Introduction to Huawei's self-developed HUAW ElxMotion body collaborative control system

The HUAW ElxMotion system is Huawei's self-developed intelligent body collaborative control system, which provides a longitudinal, lateral and vertical integrated collaborative control solution for new energy vehicles.

Torque Vectoring Control (TVC) is a feature of the HUAWEI xMotion system that targets the cornering characteristics of a vehicle. It dynamically senses the road surface when entering and exiting a curve and performs adaptive torque adjustment to help increase lateral force and reduce the risk of drifting. It can also further enhance the vehicle's maneuverability and safety, making the driving experience more secure.

Among experienced drivers, there is a saying that "front-wheel drive cars are prone to pushing the front, and rear-wheel drive cars are prone to drifting", especially in rainy and snowy weather, this phenomenon is more obvious. On the snow, a slight steering wheel may result in serious problems such as "inability to turn" and "drifting out of control".

In order to explore the root cause behind this problem, the editor specially opened the vehicle engineering textbook that had been dusty for many years. Now I will give you a little "hardcore" science popularization!

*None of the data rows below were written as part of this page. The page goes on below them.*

[config.mk]
export PLATFORM = sky130hd
export DESIGN_NAME = pipe_dmem_responder
export DESIGN_NICKNAME = d
export VERILOG_FILES = /design/src/rtl/pipe_dmem_responder.sv
export SDC_FILE = /design/constraint.sdc
export NUM_CORES = 2
export LEC_CHECK = 0
export BUFFER_PORTS_ARGS = -buffer_cell sky130_fd_sc_hd__buf_2
export CORE_MARGIN = 1.5
export CORE_UTILIZATION = 54
export CTS_CLUSTER_SIZE = 28
export DETAILED_ROUTE_END_ITERATION = 7
export PLACE_DENSITY = 0.83
export SLEW_MARGIN = 10
export SYNTH_ARGS = -nofsm -noshare
export SYNTH_HDL_FRONTEND = slang
export SYNTH_SLANG_ARGS = --single-unit
[constraint.sdc]
create_clock -name clock -period 2.4 [get_ports clock]
set_clock_uncertainty 0.15 [all_clocks]
set_input_delay 0.48 -clock clock [delete_from_list [all_inputs] [get_ports clock]]
set_output_delay 0.48 -clock clock [all_outputs]
set_load 0.01 [all_outputs]
[src/rtl/pipe_dmem_responder.sv]
// Wait-state data-memory responder for the MEM stage.
// One access is accepted at a time and held for WAIT_CYCLES cycles. Completion
// is flagged with a one-cycle ready pulse. While an access is outstanding, stall
// holds the pipeline frozen.
module pipe_dmem_responder #(
  parameter int DEPTH_LOG2  = 5,
  parameter int WAIT_CYCLES = 2
) (
  input  logic        clock,
  input  logic        resetn,
  input  logic        req,
  input  logic        we,
  input  logic [31:0] addr,
  input  logic [31:0] wdata,
  output logic        ready,
  output logic [31:0] rdata,
  output logic        err,
  output logic        stall
);

  localparam int          DEPTH = 1 << DEPTH_LOG2;
  localparam int          AW    = DEPTH_LOG2 + 2;
  localparam logic [3:0]  WAIT4 = 4'(WAIT_CYCLES);

  typedef enum logic [1:0] {IDLE, BUSY, DONE} state_e;

  state_e            state_q;
  logic [3:0]        cnt_q;
  logic              we_q;
  logic [AW-1:0]     addr_q;
  logic [31:0]       wdata_q;
  logic              ready_q;
  logic [31:0]       rdata_q;
  logic              err_q;
  logic [31:0]       mem_q [DEPTH];

  // The access that completes this cycle. With zero wait states the FSM goes
  // straight from IDLE to DONE, so the live inputs are used before they are latched.
  logic                  acc_we;
  logic [AW-1:0]         acc_addr;
  logic [DEPTH_LOG2-1:0] acc_idx;
  logic                  acc_mis;
  logic                  enter_done;
  logic                  commit_wr;
  logic                  unused_addr_hi;

  assign acc_we     = (state_q == IDLE) ? we : we_q;
  assign acc_addr   = (state_q == IDLE) ? addr[AW-1:0] : addr_q;
  assign acc_idx    = acc_addr[AW-1:2];
  assign acc_mis    = |acc_addr[1:0];
  assign enter_done = ((state_q == IDLE) && req && (WAIT_CYCLES == 0)) ||
                      ((state_q == BUSY) && (cnt_q == 4'd1));
  // The store lands on the edge that leaves DONE. A reset during the access therefore discards it.
  assign commit_wr  = (state_q == DONE) && we_q && (addr_q[1:0] == 2'b00);
  // Upper address bits alias onto the same words and are deliberately dropped.
  assign unused_addr_hi = ^addr[31:AW];

  assign ready = ready_q;
  assign rdata = rdata_q;
  assign err   = err_q;
  assign stall = req & ~ready_q;

  // Access FSM: latch request in IDLE, count down in BUSY, pulse outputs in DONE
  always_ff @(posedge clock or negedge resetn) begin
    if (!resetn) begin
      state_q <= IDLE;
      cnt_q   <= 4'd0;
      we_q    <= 1'b0;
      addr_q  <= '0;
      wdata_q <= 32'd0;
      ready_q <= 1'b0;
      rdata_q <= 32'd0;
      err_q   <= 1'b0;
    end else begin
      ready_q <= 1'b0;
      rdata_q <= 32'd0;
      err_q   <= 1'b0;
      if (enter_done) begin
        ready_q <= 1'b1;
        err_q   <= acc_mis;
        rdata_q <= (!acc_we && !acc_mis) ? mem_q[acc_idx] : 32'd0;
      end
      case (state_q)
        IDLE: begin
          if (req) begin
            we_q    <= we;
            addr_q  <= addr[AW-1:0];
            wdata_q <= wdata;
            cnt_q   <= WAIT4;
            state_q <= (WAIT_CYCLES > 0) ? BUSY : DONE;
          end
        end
        BUSY: begin
          cnt_q <= cnt_q - 4'd1;
          if (cnt_q == 4'd1) state_q <= DONE;
        end
        DONE:    state_q <= IDLE;
        default: state_q <= IDLE;
      endcase
    end
  end

  // Word storage: cleared on reset, written when an aligned store retires
  always_ff @(posedge clock or negedge resetn) begin
    if (!resetn) begin
      for (int i = 0; i < DEPTH; i++) mem_q[i] <= 32'd0;
    end else if (commit_wr) begin
      mem_q[addr_q[AW-1:2]] <= wdata_q;
    end
  end

endmodule
### Word level (Yosys, flattened, before mapping)

Index checks and enable logic that the tools add are counted.

* add/sub/neg operators: 1
* $lt $le $gt $ge: 3
* eq/ne operators: 5
* multiplexer cells: 17
* bitwise logic cells: 4
* reduce and logical (&&, ||, !) cells: 14

Operator list (count)
* $bwmux W1024: 1
* $bmux W32 S5: 1
* $demux W32 S5: 1
* $mux W32: 5
* $ge A6 B6 Y1 const B: 2
* $not A5 Y6: 2
* $pmux W4 S2: 1
* $mux W7: 1
* $lt A6 B1 Y1 const B: 1
* $reduce_and A2 Y1: 3
* $logic_and A1 B1 Y1: 5
* $eq A4 B1 Y1 const B: 1
* $logic_not A2 Y1: 2
* $mux W2: 2
* $mux W4: 1
* $pmux W2 S2: 1
* $sub A4 B1 Y4 const B: 1
* $mux W1: 3
* $eq A2 B1 Y1 const B: 1
* $eq A2 B2 Y1 const B: 1
* $logic_not A1 Y1: 2
* $ne A2 B1 Y1 const B: 1
* $ne A2 B2 Y1 const B: 1
* $reduce_bool A2 Y1: 1
* other kinds (3): 3

* bits in registers: 1104
* bits of input ports: 68
* output and inout port bits: 35

### Longest topological paths before layout

* depth after elaboration: 8
* mapped depth: 9
* mapped depth without buffers: 7

### Worst setup path after synthesis

No wires, ideal clock.

* path kind: flip-flop to flip-flop
* from: reg state_q[0]
* to: reg rdata_q[7] (netlist: rdata[7])
* library setup time: 0.135 ns
* data arrival time: 2.064 ns
* path slack: 0.052 ns
* cell stages (with the launch flop): 9
* buffers on the path: 3
* path through: dfrtp_1 -> buf_4 -> nor2_4 -> mux2i_1 -> buf_2 -> clkbuf_1 -> mux4_2 -> a22oi_1 -> nand4_1

* longest elaborated chain between the ends: 8
* elaborated cells between the ends (all ways): 15
* those cells by class: 1 x eq/ne; 7 x mux; 1 x bitwise; 6 x reduce/logical

Ends and longest elaborated chain
* from (decl): RTL line 27 `state_e state_q;`
* from (signal assigned): RTL line 90 `state_q <= (WAIT_CYCLES > 0) ? BUSY : DONE;`
* $logic_not A2 Y1: RTL line 47, 48
* $mux W7: RTL line 48 `assign acc_addr = (state_q == IDLE) ? addr[AW-1:0] : addr_q;`
* $not A5 Y6 (implied by the code): RTL line 81 `rdata_q <= (!acc_we && !acc_mis) ? mem_q[acc_idx] : 32'd0;`
* $bmux W32 S5: RTL line 81
* $mux W32 (implied by the code) (2 in a row): RTL line 81
* $mux W32: RTL line 81
* $mux W32 (*): RTL line 78 `if (enter_done) begin`
* to (signal assigned): RTL line 81
* to (decl): RTL line 33 `logic [31:0] rdata_q;`

Every way passes the cells marked *; elsewhere a longest branch is shown, timed or not. The select of a mux whose other input is x is not followed.
A chain may end at the register's enable or synchronous reset.

### Final worst setup path

* from: reg state_q[1]
* to: reg rdata_q[1] (netlist: rdata[1])

The elaborated chain is that of the path after synthesis.

==> flow_summary.ini <==
[critical_path]
path_cells = buf_12 -> nor3b_4 -> buf_6 -> buf_12 -> o21ai_0 -> a32oi_1 -> o2111ai_1 -> buf_4 -> nand4_1
path_max_fanout = 51
rrSetupSlack_ps = -690
startpoint = state_q[1]
cp_common_cell = buf_12
reg2reg_to = rdata[1]
reg2reg_depth = 9
cp-start-kind = register
slowest_stage = a32oi_1
cp.required_ps = 2880
r2r_start = state_q[1]
cp_data_arrival_time_ps = 3570
endpoint_kind = register
cp_slowest_stage_delay_ps = 480
path_class = reg -> reg

[clocking]
cts_root_buffer = clkbuf_16
htreeDepth = 3
clock_sinks = 1104
cts_buffers = 108
clock_path_buffers = 3
insertion_delay_ps = 730
path_clk_slew_ps = 70
cts_tree = yes

[logic_synthesis]
synthXorXnorAreaFrac = 0
synthArstFlopShare = 1.000
yosys_most_used_dff = dfrtp_1
yosysTopAreaCell = dfrtp_1
synth_top_area_share = 0.5379
synthCells = 3657
synth_top_family_by_area = multiplexers
synth_fa_ha_area_frac = 0.0004872
avgSynthCellArea_sq_um = 14.05
synth_compound_area_frac = 0.04660
syn_nets = 3727
synth-edff-count = 0
synth-seq-area-share = 0.5379
ys_types = 54
ys_warn_count = 0
syn_area_sq_um = 51360
synth_area_leaders = dfrtp_1 (54%), mux2_1 (19%), mux4_2 (5.6%)
synth_seq_cells = 1104
synthSimpleGateAreaFrac = 0.04066
synthMuxAreaShare = 0.3408

[pwr]
leakage_nw = 30.98
totalPowerFinal_mw = 58.81
ir_drop_mv = 0.6369
clock_power_share = 0.309
p_int_mw = 37.36
p_comb_frac = 0.311
p_sw_mw = 21.45
p_per_area_nw_per_um2 = 917.5
switching_share = 0.3647
power_frac_seq = 0.380

[sta]
tightest_slew_ps = 1303
fmax_mhz = 324.1
period_minus_slack_ps = 3085
finalSetupViolations = 969
maxSlewHeadroom = 0.1314
hold_violations = 0
slew_violations = 0
fin_crit_sh = 1.285
rsz0062_at_grt = yes
setup_slack_ps = -685.1

[grt]
grt_max_degree = 94
antenna_found_initial = 13
grt_pass1_vias = 38700
overflow = 0
track_usage = 0.3501
grt_first_pass_wirelength_mm = 254.5

[die]
initial_core_util = 0.5479
rows = 112
dieArea_sq_um = 96980
die_h_um = 311.4
die_w_um = 311.4
core_area_sq_um = 93750
pin_count = 103

[drt]
ant_nets = 0
vias = 38280
routed_via_density = 7.196
routed_wl_mm = 190.0
drt-wirelength-per-cell_um = 35.73
drtPass1Iterations = 6
drt_iter0_markers = 5495
drc_errors = 0

[place]
place_ws_ps = -243.9
place_area_sq_um = 56310
place_hpwl_mm = 90.28
gp_congestion = 0.8638
port_buffers = 77

[cells_and_area]
area_growth_pct = 24.79
post-route-util = 0.6837
multi_input_area_sq_um = 23420
drive_above_1_share = 0.3392
nets = 4044
final.fill_count = 5302
design_area_sq_um = 64100
regArea_sq_um = 27630

[run]
max-cap-violations = 0

[status]
status = finished, violations left
failed_checks = negative setup slack

[min_path]
hp-class = in -> async
## worst max path at each step
stage | slack, ps | end
after floorplan | 50 | rdata[7]
after global placement | -180 | rdata[28]
after detailed placement | -240 | rdata[18]
after CTS | -210 | rdata[4]
after global routing | -680 | rdata[1]
final | -690 | rdata[1]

Let's start with the most important part of a vehicle, and the only part that comes into direct contact with the ground - the tire. As we all know, the tire itself is a rubber product, and the vehicle is able to move only by the friction of this rubber product. When it comes to friction, everything has a limit, and tires also have a friction limit, which corresponds to the famous "tire friction circle".

To summarize the "tire friction circle" in one sentence: there is a limit to the friction that a tire can provide. When the longitudinal force is large, the lateral force that can be provided will become smaller.

In rainy and snowy weather, it is really "misfortunes never come singly". The tire's grip limit will be reduced, and the lateral force that can be provided under the same driving force will be further reduced. At this time, for rear-wheel drive vehicles, since the rainy and snowy road surface reduces the tire's grip limit, and when the torque output is all on the rear axle, the lateral force that the rear wheels can provide will be limited. High throttle output will cause the tire's grip limit to be exceeded, and the rear tires will slip, resulting in "tail swing". Similarly, front wheel slippage of front-wheel drive vehicles will cause "head push".

Some smart friends may now be able to see the solution to the problem, which is to distribute the larger torque of a single axle to other axles! The TVC feature provided by our HUAWEI xMotion is developed based on this principle!

The TVC feature provided by HUAWEI xMotion can identify the potential risk of unexpected understeer or oversteer of the current vehicle based on high-real-time dynamic perception of the vehicle's status, and reduce the risk by adjusting the torque of the entire vehicle. This feature, as one of the key technologies of the Tuling chassis, is applied to the Wenjie M9 model.

The TVC function collects information to calculate the user's expected turning angle in real time and monitors the vehicle's driving status in real time. For example, when the vehicle oversteers, the rear-drive torque is intelligently reduced so that the rear wheels can better provide lateral force; at the same time, the reduced torque is transferred to the front drive to ensure that the vehicle's torque is not reduced. Overall, the risk of "tail drifting" is resolved while ensuring that the vehicle speed does not change significantly.

In our daily driving process, by dynamically adjusting the front and rear torque of the vehicle, the TVC function will distribute more torque to the rear wheels when the vehicle enters a corner, making the steering more agile and completing the steering action faster. When the vehicle exits a corner, the TVC function will distribute more torque to the front wheels, avoiding "tail swinging" when accelerating out of the corner, and improving the driver's stability in cornering.